*Supplied data:*
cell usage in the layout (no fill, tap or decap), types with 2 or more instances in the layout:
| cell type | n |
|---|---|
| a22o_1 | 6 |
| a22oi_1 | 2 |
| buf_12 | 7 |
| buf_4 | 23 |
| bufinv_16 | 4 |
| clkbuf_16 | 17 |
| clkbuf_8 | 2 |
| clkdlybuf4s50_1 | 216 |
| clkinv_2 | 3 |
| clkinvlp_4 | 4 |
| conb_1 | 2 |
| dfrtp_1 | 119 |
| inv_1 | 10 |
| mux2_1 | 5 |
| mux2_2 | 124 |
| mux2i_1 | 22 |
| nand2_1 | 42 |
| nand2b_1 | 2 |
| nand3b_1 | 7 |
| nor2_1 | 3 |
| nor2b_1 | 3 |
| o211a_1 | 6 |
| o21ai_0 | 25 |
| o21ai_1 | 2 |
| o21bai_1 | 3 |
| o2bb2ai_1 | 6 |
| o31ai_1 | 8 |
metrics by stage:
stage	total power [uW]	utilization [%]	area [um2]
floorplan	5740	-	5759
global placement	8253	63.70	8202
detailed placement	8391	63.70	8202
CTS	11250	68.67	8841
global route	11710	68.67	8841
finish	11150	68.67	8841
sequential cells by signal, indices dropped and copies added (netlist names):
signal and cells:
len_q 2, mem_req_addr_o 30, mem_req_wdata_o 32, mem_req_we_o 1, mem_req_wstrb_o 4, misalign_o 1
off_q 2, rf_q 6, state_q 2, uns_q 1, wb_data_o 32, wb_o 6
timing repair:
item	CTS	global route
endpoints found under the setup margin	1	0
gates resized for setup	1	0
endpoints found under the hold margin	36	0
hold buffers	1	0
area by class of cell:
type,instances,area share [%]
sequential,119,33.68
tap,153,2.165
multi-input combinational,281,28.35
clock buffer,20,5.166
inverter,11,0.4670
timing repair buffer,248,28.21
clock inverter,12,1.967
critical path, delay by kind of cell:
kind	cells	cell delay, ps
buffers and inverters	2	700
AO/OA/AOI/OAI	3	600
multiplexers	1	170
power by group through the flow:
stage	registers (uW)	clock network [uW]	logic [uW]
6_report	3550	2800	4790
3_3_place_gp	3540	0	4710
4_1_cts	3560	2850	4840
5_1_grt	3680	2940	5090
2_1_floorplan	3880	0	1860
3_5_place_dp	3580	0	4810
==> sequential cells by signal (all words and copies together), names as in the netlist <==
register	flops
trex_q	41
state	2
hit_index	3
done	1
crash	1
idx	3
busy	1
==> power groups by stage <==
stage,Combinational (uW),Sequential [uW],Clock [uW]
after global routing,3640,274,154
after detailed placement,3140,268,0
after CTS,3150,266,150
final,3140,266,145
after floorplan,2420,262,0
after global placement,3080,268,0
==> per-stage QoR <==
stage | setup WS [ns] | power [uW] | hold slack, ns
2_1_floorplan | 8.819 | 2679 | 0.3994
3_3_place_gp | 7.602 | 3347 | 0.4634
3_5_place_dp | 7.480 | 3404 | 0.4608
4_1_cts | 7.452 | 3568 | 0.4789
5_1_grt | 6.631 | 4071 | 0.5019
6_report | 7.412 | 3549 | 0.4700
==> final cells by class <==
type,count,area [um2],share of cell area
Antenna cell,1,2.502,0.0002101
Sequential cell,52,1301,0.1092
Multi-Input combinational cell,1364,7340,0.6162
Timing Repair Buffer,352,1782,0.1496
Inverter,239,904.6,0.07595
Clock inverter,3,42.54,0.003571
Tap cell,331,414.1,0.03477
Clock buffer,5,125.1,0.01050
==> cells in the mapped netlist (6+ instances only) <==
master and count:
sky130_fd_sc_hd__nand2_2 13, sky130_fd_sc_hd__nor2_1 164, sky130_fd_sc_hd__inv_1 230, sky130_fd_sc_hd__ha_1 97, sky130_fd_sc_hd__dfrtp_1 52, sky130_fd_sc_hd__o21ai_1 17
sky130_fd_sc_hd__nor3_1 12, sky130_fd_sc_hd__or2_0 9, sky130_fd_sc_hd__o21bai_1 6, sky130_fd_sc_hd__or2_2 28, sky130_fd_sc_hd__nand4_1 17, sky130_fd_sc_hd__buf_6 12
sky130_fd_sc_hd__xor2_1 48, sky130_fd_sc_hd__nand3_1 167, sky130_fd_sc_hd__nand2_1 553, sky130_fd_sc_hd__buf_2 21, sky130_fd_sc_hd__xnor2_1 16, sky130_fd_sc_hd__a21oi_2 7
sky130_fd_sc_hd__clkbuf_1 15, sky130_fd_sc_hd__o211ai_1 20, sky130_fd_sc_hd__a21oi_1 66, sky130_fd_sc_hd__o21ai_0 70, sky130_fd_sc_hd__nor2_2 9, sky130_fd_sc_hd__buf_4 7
[src/rtl/cmos_frame_crop.sv]
// -----------------------------------------------------------------------------
// cmos_frame_crop
//   Crops a programmable window out of the 16-bit CMOS pixel stream coming from
//   cmos_8_16bit and forwards it to the video_timing_data FIFO write port.
//   Runs entirely in the pclk domain. Output stays suppressed until a full frame
//   boundary has been seen, so a partial frame after reset never reaches the FIFO.
//
//   Build option: CMOS_FRAME_CROP_PATTERN_EN
//     defined   -> data_o carries 8 vertical RGB565 colour bars across the window
//     undefined -> data_o is the registered input pixel (no bar logic built)
//
// Ports
//   pclk       in   pixel clock, sole clock
//   rst        in   synchronous reset, active-high
//   vs_i       in   sensor vsync (polarity set by VS_POL)
//   de_i       in   pixel valid, one pixel per high cycle
//   data_i     in   RGB565 pixel
//   vs_o       out  vs_i delayed one cycle
//   de_o       out  pixel valid inside the crop window (1-cycle latency)
//   data_o     out  pixel registered together with de_o
//   locked     out  high while the FSM is in ACTIVE
//   frame_err  out  sticky: some frame ended short of V_START+V_ACTIVE lines
//   line_cnt   out  lines counted in the last completed frame (saturating)
//
// State  | meaning
// -------+----------------------------------------------------------------
// WAIT_VS| after reset; nothing forwarded until vsync is seen asserted
// SYNC   | inside vsync blanking; x/y held at zero
// ACTIVE | frame in progress; counting pixels/lines, window forwarded
// -----------------------------------------------------------------------------
module cmos_frame_crop #(
    parameter int H_START  = 0,
    parameter int H_ACTIVE = 480,
    parameter int V_START  = 0,
    parameter int V_ACTIVE = 272,
    parameter bit VS_POL   = 1'b1,
    parameter int CW       = 12
) (
    input  logic          pclk,
    input  logic          rst,
    input  logic          vs_i,
    input  logic          de_i,
    input  logic [15:0]   data_i,
    output logic          vs_o,
    output logic          de_o,
    output logic [15:0]   data_o,
    output logic          locked,
    output logic          frame_err,
    output logic [CW-1:0] line_cnt
);

    typedef enum logic [1:0] {
        WAIT_VS = 2'd0,
        SYNC    = 2'd1,
        ACTIVE  = 2'd2
    } state_t;

    // Window bounds held at CW+1 bits so START+ACTIVE never overflows.
    localparam logic [CW:0]   LP_H_LO  = (CW+1)'(H_START);
    localparam logic [CW:0]   LP_H_ACT = (CW+1)'(H_ACTIVE);
    localparam logic [CW:0]   LP_V_LO  = (CW+1)'(V_START);
    localparam logic [CW:0]   LP_V_ACT = (CW+1)'(V_ACTIVE);
    localparam logic [CW:0]   LP_V_END = (CW+1)'(V_START + V_ACTIVE);
    localparam logic [CW-1:0] LP_MAX   = {CW{1'b1}};
    localparam logic [CW-1:0] LP_ONE   = CW'(1);

    state_t          r_state;
    logic [CW-1:0]   r_x;
    logic [CW-1:0]   r_y;
    logic            r_vs_act_d;
    logic            r_de_d;
    logic            r_vs_o;
    logic            r_de_o;
    logic [15:0]     r_data_o;
    logic            r_locked;
    logic            r_frame_err;
    logic [CW-1:0]   r_line_cnt;

    logic            w_vs_act;
    logic            w_vs_start;
    logic            w_de_fall;
    logic [CW:0]     w_xrel;
    logic [CW:0]     w_yrel;
    logic            w_win;
    logic [CW-1:0]   w_x_inc;
    logic [CW-1:0]   w_y_inc;
    logic            w_short;
    logic [15:0]     w_pix;

    assign w_vs_act   = vs_i ^ ~VS_POL;
    assign w_vs_start = w_vs_act & ~r_vs_act_d;
    assign w_de_fall  = ~de_i & r_de_d;

    // Offset into the window. When the counter is below START the subtraction
    // wraps to a value above 2^CW, which can never be < ACTIVE, so a single
    // unsigned compare covers both bounds.
    assign w_xrel = {1'b0, r_x} - LP_H_LO;
    assign w_yrel = {1'b0, r_y} - LP_V_LO;
    assign w_win  = (w_xrel < LP_H_ACT) && (w_yrel < LP_V_ACT);

    assign w_x_inc = (r_x == LP_MAX) ? r_x : r_x + LP_ONE;
    assign w_y_inc = (r_y == LP_MAX) ? r_y : r_y + LP_ONE;
    assign w_short = ({1'b0, r_y} < LP_V_END);

`ifdef CMOS_FRAME_CROP_PATTERN_EN
    localparam logic [CW+3:0] LP_H_ACT_W = (CW+4)'(H_ACTIVE);
    localparam logic [CW+3:0] LP_BAR_MAX = (CW+4)'(7);

    logic [CW+3:0] w_bar_num;
    logic [CW+3:0] w_bar_q;
    logic [2:0]    w_bar_idx;

    assign w_bar_num = {w_xrel, 3'b000};
    assign w_bar_q   = w_bar_num / LP_H_ACT_W;
    // Outside the window the quotient is meaningless; clamp keeps it in range.
    assign w_bar_idx = (w_bar_q > LP_BAR_MAX) ? 3'd7 : w_bar_q[2:0];

    always_comb begin
        w_pix = 16'h0000;
        case (w_bar_idx)
            3'd0:    w_pix = 16'hFFFF;
            3'd1:    w_pix = 16'hFFE0;
            3'd2:    w_pix = 16'h07FF;
            3'd3:    w_pix = 16'h07E0;
            3'd4:    w_pix = 16'hF81F;
            3'd5:    w_pix = 16'hF800;
            3'd6:    w_pix = 16'h001F;
            default: w_pix = 16'h0000;
        endcase
    end
`else
    assign w_pix = data_i;
`endif

    always_ff @(posedge pclk) begin
        if (rst) begin
            r_state     <= WAIT_VS;
            r_x         <= '0;
            r_y         <= '0;
            r_vs_act_d  <= 1'b0;
            r_de_d      <= 1'b0;
            r_vs_o      <= 1'b0;
            r_de_o      <= 1'b0;
            r_data_o    <= 16'h0000;
            r_locked    <= 1'b0;
            r_frame_err <= 1'b0;
            r_line_cnt  <= '0;
        end else begin
            r_vs_act_d <= w_vs_act;
            r_de_d     <= de_i;
            r_vs_o     <= vs_i;

            if (de_i) begin
                r_data_o <= w_pix;
            end

            // A pixel coinciding with the vsync edge belongs to no frame.
            r_de_o <= de_i & w_win & (r_state == ACTIVE) & ~w_vs_start;

            case (r_state)
                WAIT_VS: begin
                    r_locked <= 1'b0;
                    if (w_vs_act) begin
                        r_state <= SYNC;
                    end
                end
                SYNC: begin
                    r_x <= '0;
                    r_y <= '0;
                    if (!w_vs_act) begin
                        r_state  <= ACTIVE;
                        r_locked <= 1'b1;
                    end
                end
                ACTIVE: begin
                    if (w_vs_start) begin
                        r_state     <= SYNC;
                        r_locked    <= 1'b0;
                        r_line_cnt  <= r_y;
                        r_frame_err <= r_frame_err | w_short;
                    end else if (w_de_fall) begin
                        r_x <= '0;
                        r_y <= w_y_inc;
                    end else if (de_i) begin
                        r_x <= w_x_inc;
                    end
                end
                default: begin
                    r_state  <= WAIT_VS;
                    r_locked <= 1'b0;
                end
            endcase
        end
    end

    assign vs_o      = r_vs_o;
    assign de_o      = r_de_o;
    assign data_o    = r_data_o;
    assign locked    = r_locked;
    assign frame_err = r_frame_err;
    assign line_cnt  = r_line_cnt;

endmodule
## src/rtl/rom_reader_pkg.sv

```systemverilog
// Shared types and latency-dependent constants for the ROM block reader.
// Build option ROM_LAT2_EN selects a 2-cycle (output-registered) ROM.
package rom_reader_pkg;

  typedef enum logic [1:0] {
    IDLE  = 2'd0,
    RUN   = 2'd1,
    DRAIN = 2'd2
  } state_t;

`ifdef ROM_LAT2_EN
  localparam int ROM_LAT    = 2;
  localparam int FIFO_DEPTH = 3;
`else
  localparam int ROM_LAT    = 1;
  localparam int FIFO_DEPTH = 2;
`endif

  localparam int TAG_DIM_W = 8;

  typedef struct packed {
    logic [TAG_DIM_W-1:0] x;
    logic [TAG_DIM_W-1:0] y;
    logic                 last;
  } tag_t;

  function automatic int unsigned ones(input logic [ROM_LAT-1:0] v);
    int unsigned n;
    n = 32'd0;
    for (int i = 0; i < ROM_LAT; i++) begin
      n = n + {31'd0, v[i]};
    end
    return n;
  endfunction

  // A new read is allowed only if every word already owed to the FIFO still fits after it.
  function automatic logic credit_ok(input int unsigned count, input int unsigned inflight,
                                     input logic pop);
    int unsigned room;
    room = FIFO_DEPTH - 1;
    if (pop) begin
      room = room + 32'd1;
    end else begin
      room = room;
    end
    return (count + inflight) <= room;
  endfunction

endpackage

```

## src/rtl/rom_rd_fifo.sv

```systemverilog
// Small circular FIFO holding {ROM word, tag} pairs between the ROM and the stream port.
// Head entry is presented continuously; pop on an empty FIFO is ignored.
module rom_rd_fifo
  import rom_reader_pkg::*;
#(
  parameter int DATA_W = 8,
  parameter int DEPTH  = FIFO_DEPTH,
  parameter int CNT_W  = $clog2(DEPTH + 1)
) (
  input  logic              clk,
  input  logic              rst_n,
  input  logic              push,
  input  logic [DATA_W-1:0] push_data,
  input  tag_t              push_tag,
  input  logic              pop,
  output logic [DATA_W-1:0] head_data,
  output tag_t              head_tag,
  output logic [CNT_W-1:0]  count,
  output logic              empty
);

  localparam int PTR_W = (DEPTH > 1) ? $clog2(DEPTH) : 1;

  logic [DATA_W-1:0] mem_data_r [DEPTH];
  tag_t              mem_tag_r  [DEPTH];
  logic [PTR_W-1:0]  wr_ptr_r, rd_ptr_r;
  logic [CNT_W-1:0]  count_r;
  logic              pop_s;

  function automatic logic [PTR_W-1:0] next_ptr(input logic [PTR_W-1:0] p);
    return (p == PTR_W'(DEPTH - 1)) ? '0 : p + 1'b1;
  endfunction

  assign pop_s     = pop && (count_r != '0);
  assign empty     = (count_r == '0);
  assign count     = count_r;
  assign head_data = mem_data_r[rd_ptr_r];
  assign head_tag  = mem_tag_r[rd_ptr_r];

  // Storage, pointers and occupancy; entries are cleared on reset so outputs read zero.
  always_ff @(posedge clk or negedge rst_n) begin
    if (!rst_n) begin
      for (int i = 0; i < DEPTH; i++) begin
        mem_data_r[i] <= '0;
        mem_tag_r[i]  <= '0;
      end
      wr_ptr_r <= '0;
      rd_ptr_r <= '0;
      count_r  <= '0;
    end else begin
      if (push) begin
        mem_data_r[wr_ptr_r] <= push_data;
        mem_tag_r[wr_ptr_r]  <= push_tag;
        wr_ptr_r             <= next_ptr(wr_ptr_r);
      end
      if (pop_s) begin
        rd_ptr_r <= next_ptr(rd_ptr_r);
      end
      case ({push, pop_s})
        2'b10:   count_r <= count_r + 1'b1;
        2'b01:   count_r <= count_r - 1'b1;
        default: count_r <= count_r;
      endcase
    end
  end

endmodule

```

## src/rtl/rom_block_reader.sv

```systemverilog
// Fetches a width x height rectangle from a synchronous ROM and streams it with x/y tags.
// Build option ROM_LAT2_EN: 2-cycle ROM, deeper tag pipe and FIFO (see rom_reader_pkg).
module rom_block_reader
  import rom_reader_pkg::*;
#(
  parameter  int DATA_W = 8,
  parameter  int DEPTH  = 256,
  parameter  int DIM_W  = TAG_DIM_W,
  localparam int ADDRW  = $clog2(DEPTH)
) (
  input  logic              clk,
  input  logic              rst_n,
  input  logic              start,
  input  logic [ADDRW-1:0]  base_addr,
  input  logic [DIM_W-1:0]  width,
  input  logic [DIM_W-1:0]  height,
  input  logic [DIM_W-1:0]  stride,
  output logic              busy,
  output logic              done,
  output logic [ADDRW-1:0]  rom_addr,
  input  logic [DATA_W-1:0] rom_data,
  output logic              out_valid,
  input  logic              out_ready,
  output logic [DATA_W-1:0] out_data,
  output logic [DIM_W-1:0]  out_x,
  output logic [DIM_W-1:0]  out_y,
  output logic              out_last
);

  localparam int CNT_W = $clog2(FIFO_DEPTH + 1);

  state_t             state_r, state_s;
  logic [DIM_W-1:0]   width_r, height_r, stride_r, x_r, y_r;
  logic [ADDRW-1:0]   row_base_r, addr_r, issue_addr_s;
  logic               busy_r, done_r;
  logic [ROM_LAT-1:0] pipe_vld_r;
  tag_t               pipe_tag_r [ROM_LAT];
  logic               issue_s, pop_s, last_issue_s, zero_job_s, row_end_s;
  tag_t               head_tag_s;
  logic [CNT_W-1:0]   fifo_count_s;
  logic               fifo_empty_s;

  assign zero_job_s   = (width == '0) || (height == '0);
  assign row_end_s    = (x_r == width_r - 1'b1);
  assign last_issue_s = row_end_s && (y_r == height_r - 1'b1);
  assign issue_addr_s = row_base_r + ADDRW'(x_r);
  assign pop_s        = out_valid && out_ready;

  // The ROM registers its address on the issuing edge, so the new address is presented
  // combinationally in the issue cycle; otherwise the last issued address is held.
  assign rom_addr = issue_s ? issue_addr_s : addr_r;

  // Next-state and issue decision.
  always_comb begin
    state_s = state_r;
    issue_s = 1'b0;
    case (state_r)
      IDLE: begin
        if (start && !zero_job_s) state_s = RUN;
        else                      state_s = IDLE;
      end
      RUN: begin
        issue_s = credit_ok(32'(fifo_count_s), ones(pipe_vld_r), pop_s);
        if (issue_s && last_issue_s) state_s = DRAIN;
        else                         state_s = RUN;
      end
      DRAIN: begin
        if (pop_s && head_tag_s.last) state_s = IDLE;
        else                          state_s = DRAIN;
      end
      default: state_s = IDLE;
    endcase
  end

  // Job registers, raster counters and status flags.
  always_ff @(posedge clk or negedge rst_n) begin
    if (!rst_n) begin
      state_r    <= IDLE;
      width_r    <= '0;
      height_r   <= '0;
      stride_r   <= '0;
      x_r        <= '0;
      y_r        <= '0;
      row_base_r <= '0;
      addr_r     <= '0;
      busy_r     <= 1'b0;
      done_r     <= 1'b0;
    end else begin
      state_r <= state_s;
      done_r  <= 1'b0;
      if ((state_r == IDLE) && start) begin
        width_r    <= width;
        height_r   <= height;
        stride_r   <= stride;
        row_base_r <= base_addr;
        x_r        <= '0;
        y_r        <= '0;
        busy_r     <= !zero_job_s;
        done_r     <= zero_job_s;
      end else if ((state_r == DRAIN) && (state_s == IDLE)) begin
        busy_r <= 1'b0;
        done_r <= 1'b1;
      end
      if (issue_s) begin
        addr_r <= issue_addr_s;
        if (row_end_s) begin
          x_r        <= '0;
          y_r        <= y_r + 1'b1;
          row_base_r <= row_base_r + ADDRW'(stride_r);
        end else begin
          x_r <= x_r + 1'b1;
        end
      end
    end
  end

  // Tag pipe tracking each read until its word appears on rom_data.
  always_ff @(posedge clk or negedge rst_n) begin
    if (!rst_n) begin
      pipe_vld_r <= '0;
      for (int i = 0; i < ROM_LAT; i++) pipe_tag_r[i] <= '0;
    end else begin
      pipe_vld_r[0] <= issue_s;
      pipe_tag_r[0] <= '{x: x_r, y: y_r, last: last_issue_s};
      for (int i = 1; i < ROM_LAT; i++) begin
        pipe_vld_r[i] <= pipe_vld_r[i-1];
        pipe_tag_r[i] <= pipe_tag_r[i-1];
      end
    end
  end

  rom_rd_fifo #(
    .DATA_W (DATA_W),
    .DEPTH  (FIFO_DEPTH),
    .CNT_W  (CNT_W)
  ) u_fifo (
    .clk       (clk),
    .rst_n     (rst_n),
    .push      (pipe_vld_r[ROM_LAT-1]),
    .push_data (rom_data),
    .push_tag  (pipe_tag_r[ROM_LAT-1]),
    .pop       (pop_s),
    .head_data (out_data),
    .head_tag  (head_tag_s),
    .count     (fifo_count_s),
    .empty     (fifo_empty_s)
  );

  assign out_valid = !fifo_empty_s;
  assign out_x     = head_tag_s.x;
  assign out_y     = head_tag_s.y;
  assign out_last  = head_tag_s.last;
  assign busy      = busy_r;
  assign done      = done_r;

endmodule

```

*Task details:* When you find a line in the records that contains the word "netlist", copy it.

*Answer to the problem:*
sequential cells by signal, indices dropped and copies added (netlist names):
==> sequential cells by signal (all words and copies together), names as in the netlist <==
==> cells in the mapped netlist (6+ instances only) <==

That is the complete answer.